Finalize Module 08 and add integration tests

Added integration tests for DataLoader: - test_dataloader_integration.py in tests/integration/ - Training workflow integration - Shuffle consistency across epochs - Memory efficiency verification Updated Module 08: - Added note about optional performance analysis - Clarified that analysis functions can be run manually - Clean flow: text → code → tests Updated datasets/tiny/README.md: - Minor formatting fixes Module 08 is now complete and ready to export: ✅ Dataset abstraction ✅ TensorDataset implementation ✅ DataLoader with batching/shuffling ✅ ASCII visualizations for understanding ✅ Unit tests (in module) ✅ Integration tests (in tests/) ✅ Performance analysis tools (optional) Next: Export with 'bin/tito export 08_dataloader'
2026-04-27 23:07:32 -05:00 · 2025-09-30 16:07:55 -04:00
parent 779c47ed7a
commit 97fece7b5f
3 changed files with 154 additions and 3 deletions
--- a/tests/integration/test_dataloader_integration.py
+++ b/tests/integration/test_dataloader_integration.py
@@ -0,0 +1,149 @@
+"""
+Integration tests for DataLoader with training workflows.
+
+These tests verify that DataLoader works correctly when integrated with
+actual training pipelines, not just in isolation.
+"""
+
+import numpy as np
+import sys
+import os
+
+# Add project root to path
+sys.path.insert(0, os.path.join(os.path.dirname(__file__), '..', '..'))
+
+from tinytorch import Tensor
+from tinytorch.data.loader import Dataset, TensorDataset, DataLoader
+
+
+def test_training_workflow_integration():
+    """
+    Test DataLoader integration with realistic training workflow.
+    
+    Simulates:
+    - Train/val split
+    - DataLoader creation
+    - Batch iteration
+    - Complete epoch processing
+    """
+    print("🔬 Integration Test: DataLoader + Training Workflow...")
+    
+    # Create synthetic dataset (simulate real data)
+    num_samples = 1000
+    num_features = 20
+    num_classes = 5
+    
+    features = np.random.randn(num_samples, num_features).astype(np.float32)

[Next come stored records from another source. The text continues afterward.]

--- config.mk ---
export PLATFORM = sky130hd
export DESIGN_NAME = fpexc_ctrl
export DESIGN_NICKNAME = d
export VERILOG_FILES = /design/src/rtl/fpexc_pkg.sv /design/src/rtl/fpexc_capmask.sv /design/src/rtl/fpexc_cause.sv /design/src/rtl/fpexc_regs.sv /design/src/rtl/fpexc_ctrl.sv
export SDC_FILE = /design/constraint.sdc
export NUM_CORES = 1
export LEC_CHECK = 0
export ABC_AREA = 1
export BUFFER_PORTS_ARGS = -buffer_cell sky130_fd_sc_hd__buf_2
export CORE_ASPECT_RATIO = 0.9
export CORE_MARGIN = 2
export CORE_UTILIZATION = 35
export CTS_CLUSTER_SIZE = 24
export DETAILED_ROUTE_END_ITERATION = 8
export PLACE_DENSITY_LB_ADDON = 0.12
export SYNTH_ARGS = -nofsm -noshare
export SYNTH_HDL_FRONTEND = slang
export SYNTH_HIERARCHICAL = 1
export SYNTH_SLANG_ARGS = --single-unit
--- constraint.sdc ---
create_clock -name clk_i -period 1.1 [get_ports clk_i]
set_input_delay 0.11 -clock clk_i [delete_from_list [all_inputs] [get_ports clk_i]]
set_output_delay 0.11 -clock clk_i [all_outputs]
set_load 0.02 [all_outputs]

+    labels = np.random.randint(0, num_classes, num_samples).astype(np.int64)
+    
+    dataset_full = TensorDataset(Tensor(features), Tensor(labels))
+    
+    # Split into train/val (80/20 split)
+    train_size = int(0.8 * num_samples)
+    val_size = num_samples - train_size
+    
+    train_samples = [dataset_full[i] for i in range(train_size)]

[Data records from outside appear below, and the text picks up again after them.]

==> src/rtl/dbk_regs.sv <==
`timescale 1ns/1ps
module dbk_regs
    import dbk_pkg::*;
#(
    parameter int NUM_CH = 2,
    parameter int ADDR_W = 32,
    parameter int MASK_W = 6,
    parameter int SEL_W  = 1
) (
    input  logic                           clk,
    input  logic                           rst,
    input  logic                           cfg_we,
    input  logic [SEL_W-1:0]               cfg_sel,
    input  logic                           cfg_kind,
    input  logic [CFG_W-1:0]               cfg_wdata,
    output logic [NUM_CH-1:0][ADDR_W-1:0]  ch_addr,
    output logic [NUM_CH-1:0][MASK_W-1:0]  ch_cmp,
    output logic [NUM_CH-1:0]              ch_st,
    output logic [NUM_CH-1:0]              ch_ld
);

    localparam logic [MASK_W-1:0] ALL_ONES = {MASK_W{1'b1}};

    // Compare bits for the low field after truncation at the highest zero.
    logic [MASK_W-1:0] cmp_decoded;
    always_comb begin
        cmp_decoded = ~(ALL_ONES >> top_run(cfg_wdata, MASK_W));
    end

    for (genvar c = 0; c < NUM_CH; c++) begin : g_ch
        logic sel_me;
        assign sel_me = cfg_we && (cfg_sel == SEL_W'(c));

        always_ff @(posedge clk) begin
            if (rst) begin
                ch_addr[c] <= '0;
                ch_cmp[c]  <= '0;
                ch_st[c]   <= 1'b0;
                ch_ld[c]   <= 1'b0;
            end else if (sel_me) begin
                if (cfg_kind == CFG_ADDR) begin
                    ch_addr[c] <= cfg_wdata[ADDR_W-1:0];
                end else begin
                    ch_cmp[c] <= cmp_decoded;
                    ch_st[c]  <= cfg_wdata[ST_EN_BIT];
                    ch_ld[c]  <= cfg_wdata[LD_EN_BIT];
                end
            end
        end
    end

endmodule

+    val_samples = [dataset_full[i] for i in range(train_size, num_samples)]
+    
+    # Create tensors from samples
+    train_features = Tensor(np.stack([sample[0].data for sample in train_samples]))

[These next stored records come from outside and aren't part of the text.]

[src/rtl/lw_sram_pkg.sv]
package lw_sram_pkg;
  localparam int LANES  = 2;
  localparam int LANE_W = 9;
  localparam int WORD_W = LANES * LANE_W;
endpackage

[src/rtl/lw_sram_lane_mem.sv]
module lw_sram_lane_mem #(
  parameter int ADDR_W = 6,
  parameter int DATA_W = 9
) (
  input  logic              clk,
  input  logic              we,
  input  logic [ADDR_W-1:0] waddr,
  input  logic [DATA_W-1:0] wdata,
  input  logic [ADDR_W-1:0] raddr,
  output logic [DATA_W-1:0] rdata
);
  localparam int DEPTH = 1 << ADDR_W;

  logic [DATA_W-1:0] mem [DEPTH];

  // read-first simple dual-port: infers block RAM
  always_ff @(posedge clk) begin
    if (we) mem[waddr] <= wdata;
    rdata <= mem[raddr];
  end
endmodule

[src/rtl/lw_sram_wbuf.sv]
module lw_sram_wbuf
  import lw_sram_pkg::*;
#(
  parameter int ADDR_W = 6
) (
  input  logic              clk,
  input  logic              rst,
  input  logic              wr_phase,
  input  logic [ADDR_W-1:0] wr_addr,
  input  logic [LANES-1:0]  wr_mask,
  input  logic [WORD_W-1:0] din,
  input  logic [ADDR_W-1:0] rd_addr,
  output logic [LANES-1:0]  commit_we,
  output logic [ADDR_W-1:0] commit_addr,
  output logic [WORD_W-1:0] commit_data,
  output logic [LANES-1:0]  fwd_sel,
  output logic [WORD_W-1:0] fwd_data
);
  logic              pend_v;
  logic [ADDR_W-1:0] pend_addr;
  logic [WORD_W-1:0] pend_data;
  logic [LANES-1:0]  pend_mask;
  logic              hit_new, hit_old;
  logic [LANES-1:0]  sel_nxt;
  logic [WORD_W-1:0] data_nxt;

  assign hit_new     = wr_phase && (wr_addr == rd_addr);
  assign hit_old     = pend_v && (pend_addr == rd_addr);
  assign commit_addr = pend_addr;
  assign commit_data = pend_data;

  for (genvar i = 0; i < LANES; i++) begin : g_lane
    assign commit_we[i] = wr_phase && pend_v && pend_mask[i];
    always_comb begin
      if (hit_new && wr_mask[i]) begin
        sel_nxt[i] = 1'b1;
        data_nxt[i*LANE_W +: LANE_W] = din[i*LANE_W +: LANE_W];
      end else if (hit_old && pend_mask[i]) begin
        sel_nxt[i] = 1'b1;
        data_nxt[i*LANE_W +: LANE_W] = pend_data[i*LANE_W +: LANE_W];
      end else begin
        sel_nxt[i] = 1'b0;
        data_nxt[i*LANE_W +: LANE_W] = pend_data[i*LANE_W +: LANE_W];
      end
    end
  end

  always_ff @(posedge clk) begin
    if (rst) begin
      pend_v  <= 1'b0;
      fwd_sel <= '0;
    end else begin
      if (wr_phase) pend_v <= 1'b1;
      fwd_sel <= sel_nxt;
    end
    if (wr_phase) begin
      pend_addr <= wr_addr;
      pend_data <= din;
      pend_mask <= wr_mask;
    end
    fwd_data <= data_nxt;
  end

  // data taken in the write's data cycle lands in the pending entry
  a_r7_pend_loaded: assert property (@(posedge clk) disable iff (rst)
    wr_phase |=> pend_v && (pend_data == $past(din)));
  // pending entry holds still between writes
  a_r9_pend_held: assert property (@(posedge clk) disable iff (rst)
    !wr_phase |=> $stable(pend_data) && $stable(pend_addr));
endmodule

[src/rtl/lw_sram.sv]
module lw_sram
  import lw_sram_pkg::*;
#(
  parameter int ADDR_W = 6
) (
  input  logic              clk,
  input  logic              rst,
  input  logic              cs_n,
  input  logic              we_n,
  input  logic [LANES-1:0]  bw_n,
  input  logic [ADDR_W-1:0] addr,
  input  logic              oe_n,
  input  logic              sleep,
  input  logic [WORD_W-1:0] dq_in,
  output logic [WORD_W-1:0] dq_out,
  output logic              dq_oe
);
  logic              rd_go, wr_go;
  logic              rd_v, wr_q;
  logic [ADDR_W-1:0] addr_q;
  logic [LANES-1:0]  mask_q;
  logic [LANES-1:0]  commit_we, fwd_sel;
  logic [ADDR_W-1:0] commit_addr;
  logic [WORD_W-1:0] commit_data, fwd_data, ram_q;

  assign rd_go = !sleep && !cs_n && we_n;
  assign wr_go = !sleep && !cs_n && !we_n;

  always_ff @(posedge clk) begin
    if (rst) begin
      rd_v <= 1'b0;
      wr_q <= 1'b0;
    end else begin
      rd_v <= rd_go;
      wr_q <= wr_go;
    end
    addr_q <= addr;
    mask_q <= ~bw_n;
  end

  lw_sram_wbuf #(.ADDR_W(ADDR_W)) u_wbuf (
    .clk(clk), .rst(rst), .wr_phase(wr_q), .wr_addr(addr_q), .wr_mask(mask_q),
    .din(dq_in), .rd_addr(addr), .commit_we(commit_we), .commit_addr(commit_addr),
    .commit_data(commit_data), .fwd_sel(fwd_sel), .fwd_data(fwd_data)
  );

  for (genvar i = 0; i < LANES; i++) begin : g_lane
    lw_sram_lane_mem #(.ADDR_W(ADDR_W), .DATA_W(LANE_W)) u_mem (
      .clk(clk), .we(commit_we[i]), .waddr(commit_addr),
      .wdata(commit_data[i*LANE_W +: LANE_W]), .raddr(addr),
      .rdata(ram_q[i*LANE_W +: LANE_W])
    );
    assign dq_out[i*LANE_W +: LANE_W] = fwd_sel[i] ? fwd_data[i*LANE_W +: LANE_W]
                                                   : ram_q[i*LANE_W +: LANE_W];
  end

  assign dq_oe = rd_v && !oe_n && !sleep;

  a_r3_deselect_quiet: assert property (@(posedge clk) disable iff (rst)
    cs_n |=> !dq_oe);
  a_r4_read_drives: assert property (@(posedge clk) disable iff (rst)
    (!cs_n && we_n && !sleep) |=> (dq_oe || oe_n || sleep));
  a_r5_sleep_quiet: assert property (@(posedge clk) disable iff (rst)
    sleep |-> !dq_oe);
  a_r6_oe_quiet: assert property (@(posedge clk) disable iff (rst)
    oe_n |-> !dq_oe);
endmodule

[config.mk]
export PLATFORM = sky130hd
export DESIGN_NAME = lw_sram
export DESIGN_NICKNAME = d
export VERILOG_FILES = /design/src/rtl/lw_sram_pkg.sv /design/src/rtl/lw_sram_lane_mem.sv /design/src/rtl/lw_sram_wbuf.sv /design/src/rtl/lw_sram.sv
export SDC_FILE = /design/constraint.sdc
export NUM_CORES = 1
export LEC_CHECK = 0
export BUFFER_PORTS_ARGS = -buffer_cell sky130_fd_sc_hd__buf_2
export CAP_MARGIN = 10
export CELL_PAD_IN_SITES_DETAIL_PLACEMENT = 1
export CELL_PAD_IN_SITES_GLOBAL_PLACEMENT = 1
export CORE_AREA = 2 2 275 413
export DETAILED_ROUTE_END_ITERATION = 8
export DIE_AREA = 0 0 277 415
export PLACE_DENSITY_LB_ADDON = 0.1
export SYNTH_ARGS = -nofsm -noshare
export SYNTH_HDL_FRONTEND = slang
export SYNTH_SLANG_ARGS = --single-unit
[constraint.sdc]
create_clock -name clk -period 2.3 [get_ports clk]
set_input_delay 0.345 -clock clk [delete_from_list [all_inputs] [get_ports clk]]
set_output_delay 0.345 -clock clk [all_outputs]
set_load 0.005 [all_outputs]
==> results.md <==
- Counting flops and latches in the post-synthesis netlist gives 1227.
- The remaining global-route overflow is 0.
- By area the synthesized netlist is led by sky130_fd_sc_hd__edfxtp_1, sky130_fd_sc_hd__mux4_2, sky130_fd_sc_hd__mux2i_1.
- By startpoint and endpoint, the worst setup path is classified as reg -> out.
- The number of instances in the synthesized netlist is between 2000 and 2500.
- In the synthesized netlist the async set-or-reset flop fraction comes to 0%.
- After synthesis, the largest family of logic cells by area is multiplexers.
- STA puts the critical path data required time at just under 2 ns.
- The capturing element type of the critical path is an output port.
- The run finished with clean final reports.
- The H-tree was split into 3 levels.
- The routed layout has between 20000 and 25000 vias.
- Total power for the finished layout comes to 0.0458 W.
- Summed over all nets, the half-perimeter wirelength after detailed placement is between 80000 and 90000 µm.
- After routing the design area is 56000 µm².
- After synthesis, the netlist uses 47 different library cells.
- The synthesized netlist net count is ~2300.
- The congestion estimate from routability-driven global placement came to 0.801.
- The clock arrives with between 0.03 and 0.04 ns of skew.
- The clock latency at the later pin of the worst-skew pair is 0.73 ns.
- The first-iteration detailed-routing DRC count is 1809.
- The detailed-route wire length per cell is 30.5 µm.
- Internal power comes to 0.0363 W.
- Averaged over all synthesized cells, the footprint is 20.7 µm².
- The adder-cell share of the synthesized area is 0%.
- After filler insertion, the fill cell instance count of the layout stands at roughly 10000.
- In this run the static leakage power is around 19 nW.
- The y dimension of the die is 415 µm.
- The CTS tree is done.
- The fraction of synthesized cell area taken by the top area cell type is about three quarters.
- Entering global routing, the biggest net connects 66 pins.
- The iteration count of the initial detailed-routing pass is 7.
- Summing all placed instances gives a cell area of between 50000 and 60000 µm².
- The data arrival time of the critical path is 1.82 ns.
- The number of antenna violations at the first check in global routing is 3.
- The dominant register cell in the synthesized netlist is sky130_fd_sc_hd__edfxtp_1.
- The transition time at the pin with the least slew margin is between 0.9 and 1 ns.
- The worst ir drop on vdd is 0.731 mV.
- After layout, the worst setup slack is 0.135 ns.
- The final layout contains 2764 nets.
- The synthesized netlist devotes 3.06% of its cell area to compound gates.
- The highest fanout seen on the critical path is 9.
- The top-level I/O count is a little over 50.
- The overall routed net length is 130000 µm.
- For this configuration, the core starts out at a cell density of between 40% and 50%.
- Relative to the synthesized area, the layout overhead comes to 17.6%.
- The number of global-route vias before repair is 26100.
- The post-detailed-route via-to-cell ratio is ~5.6.
- The remaining number of nets flagged by the antenna check after routing is 0.
- The multi-input combinational cells in the finished layout cover a total of 10200 µm².
- Summed over all nets, the switching power comes to around 0.0095 W.
- The synthesized netlist devotes 2.52% of its cell area to simple gates.
- The share of the clock period used by the worst path is 94.1%.
- The number of failing setup endpoints in the final timing report is 0.
- The DRC violations left is 0.
- Sequential cells were found to cover 76.3% of the synthesized design area.
- In this run switching power makes up 20.8% of total power.
- The floorplan step defined a die boundary enclosing 115000 µm².
- The fraction of synthesized area in multiplexers is between 10% and 20%.
- The root buffer cell is sky130_fd_sc_hd__clkbuf_16.
- The total negative slack for setup checks is 0 ns.
- The area of the core is 111000 µm².
- The number of clock sinks is 1227.
- The kind of start point of the critical path is a flop.
- The longest clock path from root to sink contains 3 buffers.
- The setup slack at placement is -0.215 ns.
- The biggest area contributor in the post-synthesis netlist is sky130_fd_sc_hd__edfxtp_1.
- Max-cap violations in this run came to 0.
- The number of flops mapped to enable cells by yosys is approximately 1200.
- The first global-routing pass estimated 188000 µm of wire.
- The total routing usage reported by global routing is 22.8%.
- The sequential cell area is 36400 µm².
- The kind of path behind the tightest hold check is in -> reg.
- For this run, the number of Yosys warnings is 0.
- The final number of hold-violating endpoints is 0.
- Headroom to the max-slew limit came out at a little under two fifths.
- The number of buffers created by CTS is 113.
- The combinational cell fraction of total power is 4.8%.
- The share of the synthesized netlist area taken by xor and xnor gates is 0.221%.
- The row count is 150.
- After clock tree synthesis, the clock-pin slew on the worst setup and hold paths is 0.07 ns.
- The floorplan step set the die width to 277 µm.
- Per report_power, the sequential group accounts for between 50% and 60% of the total.
- Setup repair after global routing left no endpoint under its margin.
- The layout cell share with drive strength beyond 1 is 31.6%.
- The power per cell area is approximately 820 nW/µm².
- The clock group share of total power is 41.9%.
- Based on the critical path, the design can be clocked at up to 462 MHz.
- The number of slew-limit violations in the final report was 0.
- The smallest clock period supported by the final layout is computed as 2.17 ns.
- The area of the mapped netlist is 47600 µm².
- The port buffer count is 50.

+    train_labels = Tensor(np.stack([sample[1].data for sample in train_samples]))
+    val_features = Tensor(np.stack([sample[0].data for sample in val_samples]))
+    val_labels = Tensor(np.stack([sample[1].data for sample in val_samples]))
+    
+    train_dataset = TensorDataset(train_features, train_labels)
+    val_dataset = TensorDataset(val_features, val_labels)
+    
+    # Create DataLoaders
+    batch_size = 32
+    train_loader = DataLoader(train_dataset, batch_size=batch_size, shuffle=True)
+    val_loader = DataLoader(val_dataset, batch_size=batch_size, shuffle=False)
+    
+    print(f"📊 Dataset splits:")
+    print(f"  Training: {len(train_dataset)} samples, {len(train_loader)} batches")
+    print(f"  Validation: {len(val_dataset)} samples, {len(val_loader)} batches")
+    
+    # Simulate training loop
+    print("\n🏃 Simulated Training Loop:")
+    
+    epoch_samples = 0
+    batch_count = 0
+    
+    for batch_idx, (batch_features, batch_labels) in enumerate(train_loader):
+        batch_count += 1
+        epoch_samples += len(batch_features.data)
+        
+        # Simulate forward pass (just check shapes)
+        assert batch_features.data.shape[0] <= batch_size, "Batch size exceeded"
+        assert batch_features.data.shape[1] == num_features, "Wrong feature count"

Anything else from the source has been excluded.